Historic district in Missouri, United States

Harrisonville Courthouse Square Historic District is a national historic district located at Harrisonville, Cass County, Missouri. The district includes 34 contributing buildings, 1 contributing structure, and 1 contributing object in the central business district of Harrisonville. It developed between about 1880 and 1943, and includes representative examples of Italianate, Queen Anne, Colonial Revival, Tudor Revival, and Renaissance Revival style architecture.
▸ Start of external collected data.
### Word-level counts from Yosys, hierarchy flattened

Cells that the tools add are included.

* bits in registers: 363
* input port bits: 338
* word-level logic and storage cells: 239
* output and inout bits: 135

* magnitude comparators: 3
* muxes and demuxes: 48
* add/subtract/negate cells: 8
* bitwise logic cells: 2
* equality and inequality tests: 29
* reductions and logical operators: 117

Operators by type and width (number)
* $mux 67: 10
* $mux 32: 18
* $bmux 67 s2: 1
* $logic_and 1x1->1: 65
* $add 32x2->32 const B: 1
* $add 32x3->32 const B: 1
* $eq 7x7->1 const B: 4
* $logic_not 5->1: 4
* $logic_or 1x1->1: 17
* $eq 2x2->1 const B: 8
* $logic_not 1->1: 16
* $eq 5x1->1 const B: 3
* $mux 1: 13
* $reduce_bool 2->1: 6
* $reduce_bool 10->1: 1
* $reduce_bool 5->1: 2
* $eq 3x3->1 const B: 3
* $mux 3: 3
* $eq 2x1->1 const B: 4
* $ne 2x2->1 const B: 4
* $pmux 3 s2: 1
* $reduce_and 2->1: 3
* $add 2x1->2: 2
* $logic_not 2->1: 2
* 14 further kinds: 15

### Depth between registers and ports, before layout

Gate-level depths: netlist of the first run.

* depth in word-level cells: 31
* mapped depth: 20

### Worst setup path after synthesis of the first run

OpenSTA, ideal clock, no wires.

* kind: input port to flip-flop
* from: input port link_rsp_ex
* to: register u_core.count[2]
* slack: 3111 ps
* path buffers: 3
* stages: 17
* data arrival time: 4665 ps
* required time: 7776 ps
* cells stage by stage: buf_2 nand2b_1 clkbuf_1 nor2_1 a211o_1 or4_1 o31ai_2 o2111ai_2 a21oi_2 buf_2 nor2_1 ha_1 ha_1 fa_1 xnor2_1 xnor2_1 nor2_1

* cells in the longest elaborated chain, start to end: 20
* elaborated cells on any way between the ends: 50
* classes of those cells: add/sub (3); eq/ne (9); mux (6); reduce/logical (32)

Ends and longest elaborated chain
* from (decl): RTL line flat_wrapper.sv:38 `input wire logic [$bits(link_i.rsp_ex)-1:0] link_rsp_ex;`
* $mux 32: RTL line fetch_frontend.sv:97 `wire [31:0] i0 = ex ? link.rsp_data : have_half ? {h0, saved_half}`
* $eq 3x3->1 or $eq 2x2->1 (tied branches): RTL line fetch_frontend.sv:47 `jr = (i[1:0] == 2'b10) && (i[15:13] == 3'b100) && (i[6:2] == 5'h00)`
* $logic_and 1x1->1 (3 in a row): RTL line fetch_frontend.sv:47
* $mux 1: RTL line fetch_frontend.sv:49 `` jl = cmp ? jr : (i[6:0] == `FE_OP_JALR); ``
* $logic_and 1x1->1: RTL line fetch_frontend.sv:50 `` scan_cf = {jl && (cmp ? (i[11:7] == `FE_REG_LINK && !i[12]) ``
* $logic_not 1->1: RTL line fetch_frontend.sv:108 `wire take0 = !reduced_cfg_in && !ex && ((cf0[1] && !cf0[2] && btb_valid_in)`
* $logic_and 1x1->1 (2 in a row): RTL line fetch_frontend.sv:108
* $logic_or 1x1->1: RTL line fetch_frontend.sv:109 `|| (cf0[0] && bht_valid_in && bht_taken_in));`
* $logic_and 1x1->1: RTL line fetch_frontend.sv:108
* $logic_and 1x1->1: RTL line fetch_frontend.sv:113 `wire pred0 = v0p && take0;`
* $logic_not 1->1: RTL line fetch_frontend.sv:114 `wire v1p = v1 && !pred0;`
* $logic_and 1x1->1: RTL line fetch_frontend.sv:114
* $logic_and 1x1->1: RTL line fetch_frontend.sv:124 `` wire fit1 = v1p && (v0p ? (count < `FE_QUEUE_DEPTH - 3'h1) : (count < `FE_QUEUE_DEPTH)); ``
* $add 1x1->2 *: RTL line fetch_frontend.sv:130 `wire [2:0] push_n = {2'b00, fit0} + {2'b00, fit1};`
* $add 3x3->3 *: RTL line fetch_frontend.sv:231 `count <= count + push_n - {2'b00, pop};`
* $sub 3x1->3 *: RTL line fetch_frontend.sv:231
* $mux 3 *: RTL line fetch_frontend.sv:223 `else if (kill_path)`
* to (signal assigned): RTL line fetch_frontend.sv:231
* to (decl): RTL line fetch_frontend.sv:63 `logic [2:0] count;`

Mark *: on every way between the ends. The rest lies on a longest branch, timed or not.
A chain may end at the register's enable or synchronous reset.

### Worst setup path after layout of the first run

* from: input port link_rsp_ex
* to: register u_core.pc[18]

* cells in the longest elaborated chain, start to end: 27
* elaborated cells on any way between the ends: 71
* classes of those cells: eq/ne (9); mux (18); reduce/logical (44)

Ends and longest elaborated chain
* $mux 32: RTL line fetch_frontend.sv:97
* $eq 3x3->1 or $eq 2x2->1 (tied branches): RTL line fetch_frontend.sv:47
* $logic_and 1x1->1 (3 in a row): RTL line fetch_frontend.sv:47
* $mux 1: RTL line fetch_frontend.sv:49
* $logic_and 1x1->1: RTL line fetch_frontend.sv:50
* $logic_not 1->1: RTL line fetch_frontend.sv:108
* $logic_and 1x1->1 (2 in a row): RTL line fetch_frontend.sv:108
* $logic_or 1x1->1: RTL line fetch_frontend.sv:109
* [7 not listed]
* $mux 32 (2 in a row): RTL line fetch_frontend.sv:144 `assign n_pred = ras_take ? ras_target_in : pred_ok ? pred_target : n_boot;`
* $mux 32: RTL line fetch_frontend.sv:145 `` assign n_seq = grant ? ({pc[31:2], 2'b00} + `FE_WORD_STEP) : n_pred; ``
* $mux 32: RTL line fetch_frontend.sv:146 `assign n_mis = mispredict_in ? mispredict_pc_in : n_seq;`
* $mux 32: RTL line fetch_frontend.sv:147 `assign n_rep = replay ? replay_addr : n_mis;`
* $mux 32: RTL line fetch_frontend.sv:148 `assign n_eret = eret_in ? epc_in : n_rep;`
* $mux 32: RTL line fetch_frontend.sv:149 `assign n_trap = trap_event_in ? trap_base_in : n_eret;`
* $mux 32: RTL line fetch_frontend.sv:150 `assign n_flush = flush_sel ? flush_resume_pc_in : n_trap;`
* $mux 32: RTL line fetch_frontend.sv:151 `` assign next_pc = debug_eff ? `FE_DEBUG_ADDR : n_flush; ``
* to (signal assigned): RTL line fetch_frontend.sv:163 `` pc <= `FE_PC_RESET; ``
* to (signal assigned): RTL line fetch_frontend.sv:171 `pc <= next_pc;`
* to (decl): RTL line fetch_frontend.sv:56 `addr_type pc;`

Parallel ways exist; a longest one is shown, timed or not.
Notable buildings include the Cass County Courthouse (1897), New Method Laundry (1929), Cass County Democrat (c. 1901), Wooldridge Building (before 1885), Bank of Harrisonville (1900-1901), Wirt's Opera House Building (1907; 1940-alterations), Post Office Building (1925), Emmons Building/Bowman Building (1887), Evans Building (1890), White Motor Company (c. 1930-1934), Stephen Stuart "Racket" Store (c. 1903-1908), First National Bank of Harrisonville (c. 1886-1891; c. 1920, 1980s alterations), and Deacon Building (1892).

It was listed on the National Register of Historic Places in 1994.

The Cass County Courthouse was designed in 1895 by Kansas City, Missouri, architect Walter C. Root. It was completed in 1897.